Processo 19482.720055/2014-04

2ª Turma da 3ª Câmara da 3ª Seção

II / Cavalos

Processo 19482.720055/2014-04

A turma debateu quem era o real adquirente um cavalo, a fim de determinar se caberia pena de perdimento convertida em multa de 100% do valor atribuído ao animal. Os recorrentes decidiram entregar para a Receita Federal o outro cavalo que era parte da autuação. O animal pode ser leiloado ou entregue ao Exército Brasileiro para competir pela Academia Militar das Agulhas Negras.

Por uma questão processual, a turma não aceitou boa parte dos documentos apresentados pela defesa no recurso voluntário. Um dos únicos apreciados foi o passaporte equino, emitido pela Confederação Brasileira de Hipismo e usado em competições esportivas. O documento estava no nome de uma das recorrentes.

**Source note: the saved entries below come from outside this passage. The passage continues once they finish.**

==> src/rtl/int_alu_comb.sv <==
// Combinational result/flag generation for every single-cycle opcode.
// Ports:
//   op1, op2  : operands (op2 low SHAMT_W bits double as shift amount)
//   alu_op    : opcode
//   result_c  : combinational result (0 for MUL and undefined opcodes)
//   flags_c   : zero/neg/carry/ovf describing result_c
module int_alu_comb
  import int_alu_pkg::*;
#(
  parameter int unsigned WIDTH   = 16,
  parameter int unsigned SHAMT_W = $clog2(WIDTH)
) (
  input  logic [WIDTH-1:0] op1,
  input  logic [WIDTH-1:0] op2,
  input  logic [OP_W-1:0]  alu_op,
  output logic [WIDTH-1:0] result_c,
  output flags_t           flags_c
);

  localparam int unsigned MSB = WIDTH - 1;

  logic [WIDTH:0]       sum;
  logic [WIDTH:0]       diff;
  logic [SHAMT_W-1:0]   shamt;

  // Extra top bit of sum is carry-out; of diff is borrow (op1 < op2 unsigned).
  always_comb begin
    sum      = {1'b0, op1} + {1'b0, op2};
    diff     = {1'b0, op1} - {1'b0, op2};
    shamt    = op2[SHAMT_W-1:0];
    result_c = '0;
    flags_c  = '0;

    case (alu_op)
      ALU_ADD:  result_c = sum[WIDTH-1:0];
      ALU_SUB:  result_c = diff[WIDTH-1:0];
      ALU_AND:  result_c = op1 & op2;
      ALU_OR:   result_c = op1 | op2;
      ALU_XOR:  result_c = op1 ^ op2;
      ALU_SLL:  result_c = op1 << shamt;
      ALU_SRL:  result_c = op1 >> shamt;
      ALU_SRA:  result_c = WIDTH'($signed(op1) >>> shamt);
      ALU_SLT:  result_c = WIDTH'($signed(op1) < $signed(op2));
      ALU_SLTU: result_c = WIDTH'(op1 < op2);
      default:  result_c = '0;  // MUL is produced by the top; 11..15 yield 0
    endcase

    flags_c.zero = (result_c == '0);
    flags_c.neg  = result_c[MSB];

    if (alu_op == ALU_ADD) begin
      flags_c.carry = sum[WIDTH];
      flags_c.ovf   = (op1[MSB] == op2[MSB]) && (sum[MSB] != op1[MSB]);
    end else if (alu_op == ALU_SUB) begin
      flags_c.carry = diff[WIDTH];
      flags_c.ovf   = (op1[MSB] != op2[MSB]) && (diff[MSB] != op1[MSB]);
    end
  end

endmodule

A defesa argumentou que à época os animais já pertenciam a terceiros. Como o mercado de cavalos é muito informal, frequentemente os animais são comercializados e pagos muito posteriormente, por exemplo. Ainda, o nome registrado no passaporte muda com frequência conforme a competição esportiva e não deveria ser considerado indicativo de propriedade.

A relatora do caso, conselheira Maria do Socorro Ferreira Aguiar, considerou o item suficiente para manter os recorrentes como proprietários do animal. Já o conselheiro Jorge Lima Abud argumentou que geralmente os cavalos são vendidos por tradição. Ou seja, a venda é formalizada pela entrega do animal ao comprador, sem registros em cartórios ou contratos. Assim, o passaporte não atestaria propriedade. Abud pediu vista para analisar a questão mais profundamente.